ルネの馬車を暴漢に襲撃させた黒幕が王妃であったこと、その罪をフロレルに被せようと王妃が画策していたことは、既に騎士団が調べを終えていた。
それにより、フロレルとシャルルが婚約するという王命は白紙になったのだ。
国王の予定では、卒業式が終わった翌日にフロレルとシャルルの婚約の白紙を静かに公にし、王妃は病気療養のため東の離宮で静養するというように事態を収める予定であった。
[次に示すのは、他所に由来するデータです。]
==> src/hw/rtl/s5hp_in_stage.sv <==
// Input register of the SOCKS5 handshake parser.
`timescale 1ns / 1ps

module s5hp_in_stage (
  input  logic               clk,
  input  logic               rst_n,
  input  logic               in_valid,
  output logic               in_stall,
  input  logic [7:0]         in_data_byte,
  input  logic               in_restart,
  input  logic               advance,
  output logic               item_vld,
  output s5hp_pkg::s5hp_item_t item
);
  import s5hp_pkg::*;

  logic       vld_r, vld_nxt;
  s5hp_item_t item_r;
  logic       accept;

  // Stall only when a held word cannot move on this cycle
  assign in_stall = vld_r & ~advance;
  assign accept   = in_valid & ~in_stall;

  always_comb begin
    vld_nxt = vld_r;
    if (accept) begin
      vld_nxt = 1'b1;
    end else if (advance) begin
      vld_nxt = 1'b0;
    end
  end

  always_ff @(posedge clk) begin
    if (!rst_n) begin
      vld_r <= 1'b0;
    end else begin
      vld_r <= vld_nxt;
    end
  end

  always_ff @(posedge clk) begin
    if (accept) begin
      item_r.data_byte <= in_data_byte;
      item_r.restart   <= in_restart;
    end
  end

  assign item_vld = vld_r;
  assign item     = item_r;

endmodule

==> src/hw/rtl/s5hp_core.sv <==
// Parser state and per-word decode of the SOCKS5 handshake parser.
`timescale 1ns / 1ps
`include "socks5_handshake_parser_assert.svh"

module s5hp_core (
  input  logic                   clk,
  input  logic                   rst_n,
  input  logic                   take,
  input  s5hp_pkg::s5hp_item_t   item,
  output logic                   res_vld,
  output s5hp_pkg::s5hp_result_t res
);
  import s5hp_pkg::*;

  typedef enum logic [3:0] {
    ACT_NONE,
    ACT_VER,
    ACT_MCOUNT,
    ACT_METHOD,
    ACT_CMD,
    ACT_RSV,
    ACT_ATYP,
    ACT_DLEN,
    ACT_ADDR,
    ACT_PORT_HI,
    ACT_PORT_LO
  } act_t;

  s5hp_phase_t phase_r, phase_nxt;
  logic [8:0]  pos_r, pos_nxt;
  logic [7:0]  mcount_r, mcount_nxt;
  logic        noauth_r, noauth_nxt;
  logic        assoc_r, assoc_nxt;
  logic [2:0]  atyp_r, atyp_nxt;
  logic [7:0]  alen_r, alen_nxt;
  logic [7:0]  acount_r, acount_nxt;
  logic [7:0]  port_hi_r, port_hi_nxt;

  logic [7:0]  b;
  act_t        act;
  logic        fail;
  s5hp_kind_t  fail_kind;
  logic        is_dom;
  logic        noauth_new;
  logic        last_method;
  logic        greet_ok;
  logic [8:0]  hdr;
  logic [8:0]  pos_inc;

  assign b           = item.data_byte;
  assign is_dom      = (atyp_r == ATYP_DOMAIN[2:0]);
  assign noauth_new  = noauth_r | (b == METHOD_NOAUTH);
  assign last_method = (pos_r >= ({1'b0, mcount_r} + 9'd1));
  assign greet_ok    = (act == ACT_METHOD) & last_method & noauth_new;
  assign hdr         = is_dom ? HDR_LEN_DOM : HDR_LEN;
  assign pos_inc     = pos_r + 9'd1;

  // Classify the word by phase and position
  always_comb begin
    act = ACT_NONE;
    if (!item.restart) begin
      case (phase_r)
        PH_GREET: begin
          if (pos_r == 9'd0) begin
            act = ACT_VER;
          end else if (pos_r == 9'd1) begin
            act = ACT_MCOUNT;
          end else begin
            act = ACT_METHOD;
          end
        end
        PH_REQ: begin
          if (pos_r == 9'd0) begin
            act = ACT_VER;
          end else if (pos_r == 9'd1) begin
            act = ACT_CMD;
          end else if (pos_r == 9'd2) begin
            act = ACT_RSV;
          end else if (pos_r == 9'd3) begin
            act = ACT_ATYP;
          end else if (is_dom && pos_r == 9'd4) begin
            act = ACT_DLEN;
          end else if (acount_r < alen_r) begin
            act = ACT_ADDR;
          end else if (pos_r == hdr + {1'b0, alen_r}) begin
            act = ACT_PORT_HI;
          end else begin
            act = ACT_PORT_LO;
          end
        end
        default: act = ACT_NONE;
      endcase
    end
  end

  // Error detection on the word that reveals it
  always_comb begin
    fail      = 1'b0;
    fail_kind = KIND_BAD_VER;
    case (act)
      ACT_VER: begin
        fail      = (b != SOCKS_VER);
        fail_kind = KIND_BAD_VER;
      end
      ACT_MCOUNT: begin
        fail      = (b == 8'd0);
        fail_kind = KIND_NO_METHOD;
      end
      ACT_METHOD: begin
        fail      = last_method & ~noauth_new;
        fail_kind = KIND_NO_METHOD;
      end
      ACT_CMD: begin
        fail      = !(b inside {CMD_CONNECT, CMD_ASSOC});
        fail_kind = KIND_BAD_CMD;
      end
      ACT_ATYP: begin
        fail      = !(b inside {ATYP_IPV4, ATYP_DOMAIN, ATYP_IPV6});
        fail_kind = KIND_BAD_ATYP;
      end
      default: begin
        fail      = 1'b0;
        fail_kind = KIND_BAD_VER;
      end
    endcase
  end

  // Next phase
  always_comb begin
    phase_nxt = phase_r;
    if (take) begin
      if (item.restart) begin
        phase_nxt = PH_GREET;
      end else begin
        case (phase_r)
          PH_GREET, PH_REQ: begin
            if (fail) begin
              phase_nxt = PH_HALT;
            end else if (greet_ok) begin
              phase_nxt = PH_REQ;
            end
          end
          PH_HALT: phase_nxt = PH_HALT;
          default: phase_nxt = PH_GREET;
        endcase
      end
    end
  end

  // Result of this word
  always_comb begin
    res     = '0;
    res_vld = 1'b0;
    if (fail) begin
      res_vld  = take;
      res.kind = fail_kind;
    end else begin
      case (act)
        ACT_METHOD: begin
          if (greet_ok) begin
            res_vld            = take;
            res.kind           = KIND_GREET_OK;
            res.consumed_bytes = pos_inc;
          end
        end
        ACT_ADDR: begin
          res_vld        = take;
          res.kind       = KIND_ADDR_BYTE;
          res.addr_byte  = b;
          res.addr_index = acount_r;
          res.addr_type  = atyp_r;
        end
        ACT_PORT_LO: begin
          res_vld            = take;
          res.kind           = assoc_r ? KIND_ASSOC : KIND_CONNECT;
          res.addr_type      = atyp_r;
          res.dst_len        = alen_r;
          res.port           = {port_hi_r, b};
          res.consumed_bytes = pos_inc;
        end
        default: res_vld = 1'b0;
      endcase
    end
  end

  // Counters and captured fields
  always_comb begin
    pos_nxt     = pos_r;
    mcount_nxt  = mcount_r;
    noauth_nxt  = noauth_r;
    assoc_nxt   = assoc_r;
    atyp_nxt    = atyp_r;
    alen_nxt    = alen_r;
    acount_nxt  = acount_r;
    port_hi_nxt = port_hi_r;
    if (take && item.restart) begin
      pos_nxt     = '0;
      mcount_nxt  = '0;
      noauth_nxt  = 1'b0;
      assoc_nxt   = 1'b0;
      atyp_nxt    = '0;
      alen_nxt    = '0;
      acount_nxt  = '0;
      port_hi_nxt = '0;
    end else if (take) begin
      case (act)
        ACT_VER: pos_nxt = 9'd1;
        ACT_MCOUNT: begin
          mcount_nxt = b;
          noauth_nxt = 1'b0;
          pos_nxt    = 9'd2;
        end
        ACT_METHOD: begin
          noauth_nxt = noauth_new;
          pos_nxt    = last_method ? 9'd0 : pos_inc;
        end
        ACT_CMD: begin
          assoc_nxt = (b == CMD_ASSOC);
          pos_nxt   = 9'd2;
        end
        ACT_RSV: pos_nxt = 9'd3;
        ACT_ATYP: begin
          atyp_nxt   = b[2:0];
          acount_nxt = '0;
          pos_nxt    = 9'd4;
          if (b == ATYP_IPV4) begin
            alen_nxt = IPV4_LEN;
          end else if (b == ATYP_IPV6) begin
            alen_nxt = IPV6_LEN;
          end else begin
            alen_nxt = 8'd0;
          end
        end
        ACT_DLEN: begin
          alen_nxt = b;
          pos_nxt  = 9'd5;
        end
        ACT_ADDR: begin
          acount_nxt = acount_r + 8'd1;
          pos_nxt    = pos_inc;
        end
        ACT_PORT_HI: begin
          port_hi_nxt = b;
          pos_nxt     = pos_inc;
        end
        ACT_PORT_LO: pos_nxt = 9'd0;
        default: pos_nxt = pos_r;
      endcase
    end
  end

  always_ff @(posedge clk) begin
    if (!rst_n) begin
      phase_r   <= PH_GREET;
      pos_r     <= '0;
      mcount_r  <= '0;
      noauth_r  <= 1'b0;
      assoc_r   <= 1'b0;
      atyp_r    <= '0;
      alen_r    <= '0;
      acount_r  <= '0;
      port_hi_r <= '0;
    end else begin
      phase_r   <= phase_nxt;
      pos_r     <= pos_nxt;
      mcount_r  <= mcount_nxt;
      noauth_r  <= noauth_nxt;
      assoc_r   <= assoc_nxt;
      atyp_r    <= atyp_nxt;
      alen_r    <= alen_nxt;
      acount_r  <= acount_nxt;
      port_hi_r <= port_hi_nxt;
    end
  end

  `S5HP_ASSERT(a_greet_ok_enters_request, (res_vld && res.kind == KIND_GREET_OK) |=> (phase_r == PH_REQ), "greeting ok did not enter request phase")
  `S5HP_ASSERT(a_error_halts, (res_vld && (res.kind == KIND_BAD_VER || res.kind == KIND_NO_METHOD || res.kind == KIND_BAD_CMD || res.kind == KIND_BAD_ATYP)) |=> (phase_r == PH_HALT), "error did not halt parser")
  `S5HP_ASSERT_NEVER(a_addr_count_bound, acount_r > alen_r, "address count passed address length")
  `S5HP_ASSERT_NEVER(a_halt_silent, res_vld && phase_r == PH_HALT, "halted parser produced a result")

endmodule

==> src/hw/rtl/s5hp_out_stage.sv <==
// Result register of the SOCKS5 handshake parser.
`timescale 1ns / 1ps

module s5hp_out_stage (
  input  logic                   clk,
  input  logic                   rst_n,
  input  logic                   res_vld,
  input  s5hp_pkg::s5hp_result_t res,
  output logic                   advance,
  output logic                   out_valid,
  input  logic                   out_stall,
  output logic [2:0]             out_kind,
  output logic [7:0]             out_addr_byte,
  output logic [7:0]             out_addr_index,
  output logic [2:0]             out_addr_type,
  output logic [7:0]             out_dst_len,
  output logic [15:0]            out_port,
  output logic [8:0]             out_consumed_bytes
);
  import s5hp_pkg::*;

  logic         vld_r, vld_nxt;
  s5hp_result_t res_r;

  // Slot is free when empty or being drained this cycle
  assign advance = ~vld_r | ~out_stall;

  always_comb begin
    vld_nxt = vld_r;
    if (advance) begin
      vld_nxt = res_vld;
    end
  end

  always_ff @(posedge clk) begin
    if (!rst_n) begin
      vld_r <= 1'b0;
    end else begin
      vld_r <= vld_nxt;
    end
  end

  always_ff @(posedge clk) begin
    if (advance && res_vld) begin
      res_r <= res;
    end
  end

  assign out_valid          = vld_r;
  assign out_kind           = res_r.kind;
  assign out_addr_byte      = res_r.addr_byte;
  assign out_addr_index     = res_r.addr_index;
  assign out_addr_type      = res_r.addr_type;
  assign out_dst_len        = res_r.dst_len;
  assign out_port           = res_r.port;
  assign out_consumed_bytes = res_r.consumed_bytes;

endmodule
[config.mk]
export PLATFORM = sky130hd
export DESIGN_NAME = button_press_classifier_core
export DESIGN_NICKNAME = d
export VERILOG_FILES = /design/src/hdl/bpc_pkg.sv /design/src/hdl/bpc_classify.sv /design/src/hdl/button_press_classifier_core.sv
export SDC_FILE = /design/constraint.sdc
export NUM_CORES = 1
export LEC_CHECK = 0
export BUFFER_PORTS_ARGS = -buffer_cell sky130_fd_sc_hd__buf_4
export CAP_MARGIN = 20
export CORE_MARGIN = 2
export CORE_UTILIZATION = 64
export CTS_CLUSTER_SIZE = 40
export DETAILED_ROUTE_END_ITERATION = 10
export GPL_TIMING_DRIVEN = 0
export PLACE_DENSITY = 0.82
export SYNTH_ARGS = -nofsm -noshare
export SYNTH_HDL_FRONTEND = slang
export SYNTH_HIERARCHICAL = 1
export SYNTH_SLANG_ARGS = --single-unit
[constraint.sdc]
create_clock -name clk -period 7.8 [get_ports clk]
set_input_delay 0.39 -clock clk [delete_from_list [all_inputs] [get_ports clk]]
set_output_delay 0.39 -clock clk [all_outputs]
set_load 0.02 [all_outputs]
「卒業パーティーで……、人前であれほどのことをしなければ、穏やかな東の離宮で静かに過ごさせるつもりであったのだが」
「北の離宮で王妃殿下がどれだけ持ちますかな」
北の離宮は、表に出せなくなった王族を監禁するところだ。国王の気持ちを察したように返したジョゼフの言葉は、応接室に冷たく響いた。
そもそもショコラ公爵令息であるフロレルと、シャルルとの婚約を望んだ王妃が、その婚約相手を陥れようとするなどとはあり得ないことだ。
だが、王妃はいつの頃からか、フロレルのことを疎ましく思うようになっていた。その時点で、王妃の行動はおかしくなっていたようなのだ。王妃に影響されたシャルルのフロレルに対する態度もそれに伴って変わって行ったようだが、どうしてそうなったのかが国王にはわからない。
「王妃は、北の塔までの道のりに耐えられるかのう……」
国王はため息とともにその言葉を絞り出した。